Assigned task
In the records below, find every line with the word "right" and copy it.

Data extracts
`src/rtl/rbd_pkg.sv`:
```
package rbd_pkg;

  localparam int PIX_W                = 32;
  localparam int CH_W                 = 8;
  localparam int NUM_CH               = 4;
  localparam int PAIR_W               = CH_W + 1;
  localparam int QUAD_W               = CH_W + 2;
  localparam int LINE_W               = NUM_CH * PAIR_W;
  localparam int CFG_W                = 13;
  localparam int CFG_IDX_W            = 1;
  localparam int ROW_W                = 12;
  localparam int HGT_W                = 13;
  localparam int MAX_SOURCE_HEIGHT    = 4096;
  localparam int DEF_MAX_SOURCE_WIDTH = 4096;
  localparam int RST_SOURCE_WIDTH     = 4096;
  localparam int RST_SOURCE_HEIGHT    = 4096;

  localparam logic [CFG_IDX_W-1:0] REG_SOURCE_WIDTH  = 1'b0;
  localparam logic [CFG_IDX_W-1:0] REG_SOURCE_HEIGHT = 1'b1;

  typedef logic [PIX_W-1:0]  pix_t;
  typedef logic [LINE_W-1:0] line_t;

  // per-beat decode handed from sequencer to datapath
  typedef struct packed {
    logic hold_left;
    logic line_wr;
    logic line_rd;
    logic emit;
    logic zero;
    logic last;
  } ctl_t;

  function automatic line_t pair_sum(input pix_t left, input pix_t right);
    line_t s;
    s = '0;
    for (int c = 0; c < NUM_CH; c++) begin
      s[c*PAIR_W +: PAIR_W] = PAIR_W'(left[c*CH_W +: CH_W]) + PAIR_W'(right[c*CH_W +: CH_W]);
    end
    return s;
  endfunction

  function automatic pix_t box_avg(input line_t top, input line_t bot);
    pix_t p;
    logic [QUAD_W-1:0] q;
    p = '0;
    q = '0;
    for (int c = 0; c < NUM_CH; c++) begin
      q = QUAD_W'(top[c*PAIR_W +: PAIR_W]) + QUAD_W'(bot[c*PAIR_W +: PAIR_W]);
      p[c*CH_W +: CH_W] = q[QUAD_W-1:2];
    end
    return p;
  endfunction

endpackage

```
`src/rtl/rbd_seq.sv`:
```
module rbd_seq import rbd_pkg::*; #(
  parameter int MAX_SOURCE_WIDTH = DEF_MAX_SOURCE_WIDTH,
  localparam int WW = $clog2(MAX_SOURCE_WIDTH + 1),
  localparam int CW = $clog2(MAX_SOURCE_WIDTH),
  localparam int AW = $clog2(MAX_SOURCE_WIDTH / 2)
) (
  input  logic                 clk,
  input  logic                 rst_n,
  input  logic                 cfg_we,
  input  logic [CFG_IDX_W-1:0] cfg_index,
  input  logic [CFG_W-1:0]     cfg_data,
  input  logic                 accept,
  output ctl_t                 ctl,
  output logic [AW-1:0]        slot
);

  localparam int CMPW    = (WW > CFG_W) ? WW : CFG_W;
  localparam int RST_W   = (RST_SOURCE_WIDTH < MAX_SOURCE_WIDTH) ?
                           RST_SOURCE_WIDTH : MAX_SOURCE_WIDTH;

  logic [WW-1:0]    eff_w_r, eff_w_nxt;
  logic [HGT_W-1:0] eff_h_r, eff_h_nxt;
  logic [CW-1:0]    col_r, col_nxt;
  logic [ROW_W-1:0] row_r, row_nxt;
  logic [CMPW-1:0]  wval;
  logic             tiny_lvl, w_one, h_one, col_hit, row_hit;
  logic             col_end, row_end;
  logic [WW-1:0]    last_col;
  logic [HGT_W-1:0] last_row;

  assign wval = CMPW'(cfg_data);

  always_comb begin
    eff_w_nxt = eff_w_r;
    eff_h_nxt = eff_h_r;
    if (cfg_we && cfg_index == REG_SOURCE_WIDTH) begin
      if (cfg_data == '0) begin
        eff_w_nxt = WW'(1);
      end else if (wval > CMPW'(MAX_SOURCE_WIDTH)) begin
        eff_w_nxt = WW'(MAX_SOURCE_WIDTH);
      end else begin
        eff_w_nxt = wval[WW-1:0];
      end
    end
    if (cfg_we && cfg_index == REG_SOURCE_HEIGHT) begin
      if (cfg_data == '0) begin
        eff_h_nxt = HGT_W'(1);
      end else if (cfg_data > HGT_W'(MAX_SOURCE_HEIGHT)) begin
        eff_h_nxt = HGT_W'(MAX_SOURCE_HEIGHT);
      end else begin
        eff_h_nxt = cfg_data;
      end
    end
  end

  assign w_one    = (eff_w_r == WW'(1));
  assign h_one    = (eff_h_r == HGT_W'(1));
  assign tiny_lvl = (eff_w_r < WW'(4)) || (eff_h_r < HGT_W'(4));
  assign col_hit  = w_one || col_r[0];
  assign row_hit  = h_one || row_r[0];
  assign last_col = w_one ? '0 : {eff_w_r[WW-1:1], 1'b0} - WW'(1);
  assign last_row = h_one ? '0 : {eff_h_r[HGT_W-1:1], 1'b0} - HGT_W'(1);
  assign col_end  = (WW'(col_r) == eff_w_r - WW'(1));
  assign row_end  = (HGT_W'(row_r) == eff_h_r - HGT_W'(1));

  always_comb begin
    ctl.hold_left = !tiny_lvl && !col_r[0];
    ctl.line_wr   = !tiny_lvl && col_r[0] && !row_r[0];
    ctl.line_rd   = !tiny_lvl && col_r[0] && row_r[0];
    ctl.emit      = tiny_lvl ? (col_hit && row_hit) : (col_r[0] && row_r[0]);
    ctl.zero      = tiny_lvl;
    ctl.last      = (WW'(col_r) == last_col) && (HGT_W'(row_r) == last_row);
  end

  assign slot = col_r[AW:1];

  always_comb begin
    col_nxt = col_r;
    row_nxt = row_r;
    if (cfg_we) begin
      col_nxt = '0;
      row_nxt = '0;
    end else if (accept) begin
      if (col_end) begin
        col_nxt = '0;
        row_nxt = row_end ? '0 : row_r + ROW_W'(1);
      end else begin
        col_nxt = col_r + CW'(1);
      end
    end
  end

  always_ff @(posedge clk) begin
    if (!rst_n) begin
      eff_w_r <= WW'(RST_W);
      eff_h_r <= HGT_W'(RST_SOURCE_HEIGHT);
      col_r   <= '0;
      row_r   <= '0;
    end else begin
      eff_w_r <= eff_w_nxt;
      eff_h_r <= eff_h_nxt;
      col_r   <= col_nxt;
      row_r   <= row_nxt;
    end
  end

endmodule

```
==> src/design/prv_mul.sv <==
`timescale 1ns / 1ps
`default_nettype none
// ----------------------------------------------------------------------------
// prv_mul
// Two-stage unsigned multiplier: 32-bit slices of a times b, then the sum.
// ----------------------------------------------------------------------------
module prv_mul #(
  parameter int AW = 32,
  parameter int BW = 32
) (
  input  logic             clk,
  input  logic [AW-1:0]    a,
  input  logic [BW-1:0]    b,
  output logic [AW+BW-1:0] p
);

  localparam int NC = (AW + 31) / 32;
  localparam int EW = NC * 32;
  localparam int PW = 32 + BW;
  localparam int SW = EW + BW;

  logic [EW-1:0] a_ext;
  logic [PW-1:0] pp [NC];
  logic [SW-1:0] acc;

  assign a_ext = EW'(a);

  // Partial products, one slice each
  always_ff @(posedge clk) begin
    for (int c = 0; c < NC; c++) pp[c] <= a_ext[c*32 +: 32] * b;
  end

  // Align and add the partial products
  always_comb begin
    acc = '0;
    for (int c = 0; c < NC; c++) acc = acc + (SW'(pp[c]) << (32 * c));
  end

  always_ff @(posedge clk) begin
    p <= acc[AW+BW-1:0];
  end

endmodule
`default_nettype wire
$ cat config.mk
export PLATFORM = sky130hd
export DESIGN_NAME = prv_sqrt
export DESIGN_NICKNAME = d
export VERILOG_FILES = /design/src/design/prv_sqrt.sv
export SDC_FILE = /design/constraint.sdc
export NUM_CORES = 2
export LEC_CHECK = 0
export BUFFER_PORTS_ARGS = -buffer_cell sky130_fd_sc_hd__buf_2
export CORE_MARGIN = 4
export CORE_UTILIZATION = 60
export CTS_BUF_LIST = sky130_fd_sc_hd__clkbuf_4 sky130_fd_sc_hd__clkbuf_8
export CTS_CLUSTER_DIAMETER = 50
export CTS_CLUSTER_SIZE = 12
export DETAILED_ROUTE_END_ITERATION = 7
export PLACE_DENSITY = 0.76
export SLEW_MARGIN = 20
export SYNTH_ARGS = -nofsm -noshare
export SYNTH_HDL_FRONTEND = slang
export SYNTH_SLANG_ARGS = --single-unit
$ cat constraint.sdc
create_clock -name clk -period 8.1 [get_ports clk]
set_input_delay 0.405 -clock clk [delete_from_list [all_inputs] [get_ports clk]]
set_output_delay 0.405 -clock clk [all_outputs]
set_load 0.1 [all_outputs]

The answer
  function automatic line_t pair_sum(input pix_t left, input pix_t right);
      s[c*PAIR_W +: PAIR_W] = PAIR_W'(left[c*CH_W +: CH_W]) + PAIR_W'(right[c*CH_W +: CH_W]);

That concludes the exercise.